[Input records]

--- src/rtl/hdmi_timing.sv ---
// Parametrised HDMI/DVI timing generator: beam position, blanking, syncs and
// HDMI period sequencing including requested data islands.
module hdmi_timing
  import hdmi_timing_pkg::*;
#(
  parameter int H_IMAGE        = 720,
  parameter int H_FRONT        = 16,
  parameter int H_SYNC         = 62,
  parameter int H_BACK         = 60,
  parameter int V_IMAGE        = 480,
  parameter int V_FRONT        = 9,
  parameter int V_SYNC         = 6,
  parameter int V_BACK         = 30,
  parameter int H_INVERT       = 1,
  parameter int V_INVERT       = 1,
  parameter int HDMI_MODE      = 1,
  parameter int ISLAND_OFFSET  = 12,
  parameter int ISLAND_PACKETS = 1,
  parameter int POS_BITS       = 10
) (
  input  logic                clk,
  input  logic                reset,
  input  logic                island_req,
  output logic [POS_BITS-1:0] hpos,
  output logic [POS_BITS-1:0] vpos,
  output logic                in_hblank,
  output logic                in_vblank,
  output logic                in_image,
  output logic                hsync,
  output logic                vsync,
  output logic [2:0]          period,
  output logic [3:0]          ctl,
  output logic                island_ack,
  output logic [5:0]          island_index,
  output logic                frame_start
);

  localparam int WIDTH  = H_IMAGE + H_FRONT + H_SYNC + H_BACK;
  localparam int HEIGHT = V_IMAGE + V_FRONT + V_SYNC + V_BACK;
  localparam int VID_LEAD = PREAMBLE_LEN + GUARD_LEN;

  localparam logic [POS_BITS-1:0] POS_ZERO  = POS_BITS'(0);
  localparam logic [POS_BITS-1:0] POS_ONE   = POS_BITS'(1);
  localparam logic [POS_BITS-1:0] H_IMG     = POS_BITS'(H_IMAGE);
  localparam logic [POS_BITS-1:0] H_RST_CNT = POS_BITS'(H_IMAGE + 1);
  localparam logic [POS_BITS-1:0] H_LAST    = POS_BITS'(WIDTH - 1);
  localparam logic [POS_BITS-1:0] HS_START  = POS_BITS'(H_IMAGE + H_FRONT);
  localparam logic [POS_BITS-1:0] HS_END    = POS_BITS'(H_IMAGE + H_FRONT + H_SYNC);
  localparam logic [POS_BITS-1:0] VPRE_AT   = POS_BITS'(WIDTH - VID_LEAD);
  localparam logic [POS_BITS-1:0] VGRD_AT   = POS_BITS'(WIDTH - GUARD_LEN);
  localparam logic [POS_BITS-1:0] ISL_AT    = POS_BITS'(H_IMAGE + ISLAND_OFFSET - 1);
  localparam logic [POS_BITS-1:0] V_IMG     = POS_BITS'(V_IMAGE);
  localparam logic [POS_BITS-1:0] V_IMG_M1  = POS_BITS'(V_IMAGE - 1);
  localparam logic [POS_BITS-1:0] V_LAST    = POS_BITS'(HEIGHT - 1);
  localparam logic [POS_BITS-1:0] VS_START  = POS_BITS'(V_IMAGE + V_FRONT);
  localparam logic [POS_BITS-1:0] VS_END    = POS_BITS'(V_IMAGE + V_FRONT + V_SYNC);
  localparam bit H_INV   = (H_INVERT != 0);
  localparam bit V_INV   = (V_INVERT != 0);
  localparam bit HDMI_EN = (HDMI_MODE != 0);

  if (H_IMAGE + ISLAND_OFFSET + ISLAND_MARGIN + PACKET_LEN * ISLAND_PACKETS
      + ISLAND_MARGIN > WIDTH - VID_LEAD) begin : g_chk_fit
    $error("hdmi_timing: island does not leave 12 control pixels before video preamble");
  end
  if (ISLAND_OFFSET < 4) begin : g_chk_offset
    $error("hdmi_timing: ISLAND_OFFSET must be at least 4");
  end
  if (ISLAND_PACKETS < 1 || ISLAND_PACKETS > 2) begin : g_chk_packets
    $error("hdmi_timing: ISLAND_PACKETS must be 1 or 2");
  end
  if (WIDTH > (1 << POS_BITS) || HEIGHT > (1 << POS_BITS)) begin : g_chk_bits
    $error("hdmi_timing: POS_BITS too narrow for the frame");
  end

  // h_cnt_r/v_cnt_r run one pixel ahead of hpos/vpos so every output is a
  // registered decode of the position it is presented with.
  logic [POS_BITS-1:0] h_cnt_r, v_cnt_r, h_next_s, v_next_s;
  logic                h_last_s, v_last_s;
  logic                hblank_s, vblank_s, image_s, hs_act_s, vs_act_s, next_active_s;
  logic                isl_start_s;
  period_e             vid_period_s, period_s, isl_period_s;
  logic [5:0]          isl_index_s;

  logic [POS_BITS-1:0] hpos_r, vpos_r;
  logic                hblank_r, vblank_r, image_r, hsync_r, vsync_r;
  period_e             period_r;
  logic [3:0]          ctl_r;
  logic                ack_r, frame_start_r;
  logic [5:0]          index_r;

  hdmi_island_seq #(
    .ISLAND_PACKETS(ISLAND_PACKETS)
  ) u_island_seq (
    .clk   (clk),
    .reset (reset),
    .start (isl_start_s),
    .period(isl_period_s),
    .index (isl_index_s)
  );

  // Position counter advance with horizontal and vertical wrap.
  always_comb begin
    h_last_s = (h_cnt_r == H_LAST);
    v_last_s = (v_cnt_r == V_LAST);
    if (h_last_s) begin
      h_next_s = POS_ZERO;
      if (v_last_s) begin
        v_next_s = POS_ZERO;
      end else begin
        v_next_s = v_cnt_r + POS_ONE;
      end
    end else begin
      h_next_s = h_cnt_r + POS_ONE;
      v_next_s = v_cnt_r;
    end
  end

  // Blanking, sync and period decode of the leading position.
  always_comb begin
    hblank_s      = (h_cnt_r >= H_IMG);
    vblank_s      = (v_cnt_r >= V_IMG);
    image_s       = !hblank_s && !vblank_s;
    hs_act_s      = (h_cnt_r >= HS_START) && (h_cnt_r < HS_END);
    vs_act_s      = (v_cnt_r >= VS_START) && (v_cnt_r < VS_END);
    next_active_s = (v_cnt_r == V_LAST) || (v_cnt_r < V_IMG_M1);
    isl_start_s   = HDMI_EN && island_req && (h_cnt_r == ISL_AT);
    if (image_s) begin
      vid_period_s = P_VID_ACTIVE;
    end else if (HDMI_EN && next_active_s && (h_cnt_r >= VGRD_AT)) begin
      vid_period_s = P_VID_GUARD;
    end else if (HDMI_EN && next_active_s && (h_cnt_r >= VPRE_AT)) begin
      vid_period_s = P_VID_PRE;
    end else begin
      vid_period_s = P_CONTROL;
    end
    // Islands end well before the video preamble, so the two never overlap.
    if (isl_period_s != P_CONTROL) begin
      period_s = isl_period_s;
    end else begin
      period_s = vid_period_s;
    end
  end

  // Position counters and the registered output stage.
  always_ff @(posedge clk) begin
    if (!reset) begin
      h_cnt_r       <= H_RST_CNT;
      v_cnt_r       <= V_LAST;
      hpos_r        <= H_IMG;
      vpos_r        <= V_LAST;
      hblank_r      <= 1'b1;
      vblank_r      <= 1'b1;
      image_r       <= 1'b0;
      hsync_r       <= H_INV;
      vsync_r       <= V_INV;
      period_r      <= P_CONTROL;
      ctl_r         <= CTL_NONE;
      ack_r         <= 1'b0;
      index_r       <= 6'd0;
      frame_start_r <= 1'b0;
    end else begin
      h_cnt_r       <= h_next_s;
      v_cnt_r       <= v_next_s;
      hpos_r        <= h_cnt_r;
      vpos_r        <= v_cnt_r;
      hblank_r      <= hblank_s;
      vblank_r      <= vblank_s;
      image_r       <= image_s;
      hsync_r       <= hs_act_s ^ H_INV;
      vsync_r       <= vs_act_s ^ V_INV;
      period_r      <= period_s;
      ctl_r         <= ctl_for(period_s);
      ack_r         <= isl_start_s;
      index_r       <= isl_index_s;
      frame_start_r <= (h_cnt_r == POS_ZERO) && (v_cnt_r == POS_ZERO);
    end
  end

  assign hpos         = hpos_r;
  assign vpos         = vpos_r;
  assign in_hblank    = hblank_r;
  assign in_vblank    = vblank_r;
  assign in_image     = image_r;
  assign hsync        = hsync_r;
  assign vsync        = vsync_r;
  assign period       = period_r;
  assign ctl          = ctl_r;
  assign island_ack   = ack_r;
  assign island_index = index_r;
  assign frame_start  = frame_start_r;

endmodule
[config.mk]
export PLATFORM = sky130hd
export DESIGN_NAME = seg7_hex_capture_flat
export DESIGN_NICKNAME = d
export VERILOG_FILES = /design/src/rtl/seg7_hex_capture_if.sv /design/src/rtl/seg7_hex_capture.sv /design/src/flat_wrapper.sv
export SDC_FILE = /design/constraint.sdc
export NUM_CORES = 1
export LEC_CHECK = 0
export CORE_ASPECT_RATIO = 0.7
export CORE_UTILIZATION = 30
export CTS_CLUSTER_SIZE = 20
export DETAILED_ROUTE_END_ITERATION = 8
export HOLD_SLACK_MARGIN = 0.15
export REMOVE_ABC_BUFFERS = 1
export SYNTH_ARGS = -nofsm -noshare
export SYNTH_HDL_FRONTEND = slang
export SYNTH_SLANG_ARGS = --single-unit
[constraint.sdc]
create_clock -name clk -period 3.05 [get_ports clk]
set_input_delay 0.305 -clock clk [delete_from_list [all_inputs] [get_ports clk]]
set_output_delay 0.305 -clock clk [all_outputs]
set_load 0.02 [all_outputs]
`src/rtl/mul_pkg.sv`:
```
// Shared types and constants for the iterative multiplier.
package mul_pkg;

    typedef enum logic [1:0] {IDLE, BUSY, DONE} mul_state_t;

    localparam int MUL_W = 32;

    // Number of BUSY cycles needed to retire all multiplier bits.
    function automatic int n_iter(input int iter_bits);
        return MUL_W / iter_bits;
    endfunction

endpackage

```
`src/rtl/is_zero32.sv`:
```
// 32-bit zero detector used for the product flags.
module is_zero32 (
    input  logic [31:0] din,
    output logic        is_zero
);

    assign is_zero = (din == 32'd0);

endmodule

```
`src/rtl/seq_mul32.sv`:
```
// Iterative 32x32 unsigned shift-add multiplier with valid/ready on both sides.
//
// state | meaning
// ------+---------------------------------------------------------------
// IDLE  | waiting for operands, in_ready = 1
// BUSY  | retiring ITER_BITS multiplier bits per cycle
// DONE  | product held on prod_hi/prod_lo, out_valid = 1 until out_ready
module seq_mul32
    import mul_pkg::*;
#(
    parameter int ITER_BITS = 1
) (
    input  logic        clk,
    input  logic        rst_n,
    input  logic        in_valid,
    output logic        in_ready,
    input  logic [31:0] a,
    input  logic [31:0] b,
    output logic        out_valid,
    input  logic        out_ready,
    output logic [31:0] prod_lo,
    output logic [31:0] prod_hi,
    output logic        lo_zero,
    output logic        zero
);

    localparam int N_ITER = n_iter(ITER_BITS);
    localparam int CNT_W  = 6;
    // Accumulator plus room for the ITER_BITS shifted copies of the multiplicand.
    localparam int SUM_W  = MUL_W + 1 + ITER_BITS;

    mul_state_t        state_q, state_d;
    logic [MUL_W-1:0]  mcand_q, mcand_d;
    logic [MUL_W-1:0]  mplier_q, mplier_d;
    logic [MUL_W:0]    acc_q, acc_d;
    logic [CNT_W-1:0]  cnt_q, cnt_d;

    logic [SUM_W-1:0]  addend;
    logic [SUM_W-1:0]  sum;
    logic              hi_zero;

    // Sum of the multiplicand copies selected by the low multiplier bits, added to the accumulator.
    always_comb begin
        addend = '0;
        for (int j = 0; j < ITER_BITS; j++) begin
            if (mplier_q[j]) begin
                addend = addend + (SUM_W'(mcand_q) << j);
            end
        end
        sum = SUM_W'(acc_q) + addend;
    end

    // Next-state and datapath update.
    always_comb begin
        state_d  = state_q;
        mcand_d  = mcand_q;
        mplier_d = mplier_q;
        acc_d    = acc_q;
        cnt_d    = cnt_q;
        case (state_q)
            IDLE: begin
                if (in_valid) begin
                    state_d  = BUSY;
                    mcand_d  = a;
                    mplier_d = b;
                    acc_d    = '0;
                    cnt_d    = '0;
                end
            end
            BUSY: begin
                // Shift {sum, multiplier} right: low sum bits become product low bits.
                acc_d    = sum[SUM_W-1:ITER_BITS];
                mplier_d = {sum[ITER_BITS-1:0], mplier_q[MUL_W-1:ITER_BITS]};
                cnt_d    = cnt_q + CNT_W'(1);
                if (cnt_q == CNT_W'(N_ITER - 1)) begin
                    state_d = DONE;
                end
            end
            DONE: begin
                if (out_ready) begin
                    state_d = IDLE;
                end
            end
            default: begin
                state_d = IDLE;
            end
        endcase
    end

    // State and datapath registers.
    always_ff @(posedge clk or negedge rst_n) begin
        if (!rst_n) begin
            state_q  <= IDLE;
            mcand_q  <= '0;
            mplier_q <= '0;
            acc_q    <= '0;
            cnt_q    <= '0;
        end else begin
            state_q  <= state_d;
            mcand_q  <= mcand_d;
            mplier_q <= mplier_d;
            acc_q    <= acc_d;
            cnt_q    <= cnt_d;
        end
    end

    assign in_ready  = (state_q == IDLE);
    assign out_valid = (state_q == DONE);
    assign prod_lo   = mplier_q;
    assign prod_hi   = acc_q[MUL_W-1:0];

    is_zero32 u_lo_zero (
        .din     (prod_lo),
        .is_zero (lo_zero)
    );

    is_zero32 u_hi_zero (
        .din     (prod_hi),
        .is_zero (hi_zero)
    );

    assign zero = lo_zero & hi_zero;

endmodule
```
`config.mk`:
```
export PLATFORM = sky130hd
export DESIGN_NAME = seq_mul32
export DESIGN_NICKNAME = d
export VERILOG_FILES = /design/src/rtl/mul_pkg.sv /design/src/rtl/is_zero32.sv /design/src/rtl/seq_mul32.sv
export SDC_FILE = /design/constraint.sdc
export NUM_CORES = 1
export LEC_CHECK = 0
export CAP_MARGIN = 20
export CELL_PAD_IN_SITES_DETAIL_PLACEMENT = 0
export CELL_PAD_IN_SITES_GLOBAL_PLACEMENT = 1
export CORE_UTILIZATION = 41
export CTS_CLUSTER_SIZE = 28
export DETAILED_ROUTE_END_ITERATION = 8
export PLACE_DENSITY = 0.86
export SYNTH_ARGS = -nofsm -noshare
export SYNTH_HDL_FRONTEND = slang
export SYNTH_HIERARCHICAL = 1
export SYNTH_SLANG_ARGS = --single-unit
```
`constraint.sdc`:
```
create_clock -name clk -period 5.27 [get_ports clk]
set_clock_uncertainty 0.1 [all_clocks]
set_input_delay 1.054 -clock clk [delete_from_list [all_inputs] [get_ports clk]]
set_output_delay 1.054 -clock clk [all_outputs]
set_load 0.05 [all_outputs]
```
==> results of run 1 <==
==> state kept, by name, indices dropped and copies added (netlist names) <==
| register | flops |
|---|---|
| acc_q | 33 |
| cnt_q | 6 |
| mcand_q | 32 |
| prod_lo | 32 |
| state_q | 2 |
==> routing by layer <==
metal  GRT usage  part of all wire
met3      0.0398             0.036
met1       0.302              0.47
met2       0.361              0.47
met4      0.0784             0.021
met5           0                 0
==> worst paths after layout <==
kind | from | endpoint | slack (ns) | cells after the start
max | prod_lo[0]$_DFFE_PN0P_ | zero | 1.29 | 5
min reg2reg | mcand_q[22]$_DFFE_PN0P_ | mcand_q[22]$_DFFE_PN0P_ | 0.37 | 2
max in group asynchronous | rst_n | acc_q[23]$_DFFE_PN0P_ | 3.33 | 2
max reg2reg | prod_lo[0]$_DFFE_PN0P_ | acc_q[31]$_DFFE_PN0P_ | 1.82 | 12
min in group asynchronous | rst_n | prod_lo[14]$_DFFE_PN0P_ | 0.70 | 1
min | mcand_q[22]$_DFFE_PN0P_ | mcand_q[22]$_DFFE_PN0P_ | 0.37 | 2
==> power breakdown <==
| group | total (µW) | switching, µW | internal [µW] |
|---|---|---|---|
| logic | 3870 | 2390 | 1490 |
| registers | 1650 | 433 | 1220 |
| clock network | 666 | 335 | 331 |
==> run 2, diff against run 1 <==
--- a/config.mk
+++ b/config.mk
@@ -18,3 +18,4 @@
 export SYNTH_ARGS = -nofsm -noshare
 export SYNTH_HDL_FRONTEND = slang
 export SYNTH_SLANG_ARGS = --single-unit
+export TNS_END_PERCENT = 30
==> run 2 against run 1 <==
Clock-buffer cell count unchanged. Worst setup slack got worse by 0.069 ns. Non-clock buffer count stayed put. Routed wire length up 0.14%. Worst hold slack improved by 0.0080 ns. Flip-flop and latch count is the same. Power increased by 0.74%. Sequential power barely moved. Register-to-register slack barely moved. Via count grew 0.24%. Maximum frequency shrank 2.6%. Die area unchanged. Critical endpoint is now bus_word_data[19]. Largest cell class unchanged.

[/Input records]

▶ **What you need to do**
Set down, exactly as written, each line of the data from its opening line through the one containing "parameter int H_IMAGE". Output nothing more.

▶ **Solution below**
--- src/rtl/hdmi_timing.sv ---
// Parametrised HDMI/DVI timing generator: beam position, blanking, syncs and
// HDMI period sequencing including requested data islands.
module hdmi_timing
  import hdmi_timing_pkg::*;
#(
  parameter int H_IMAGE        = 720,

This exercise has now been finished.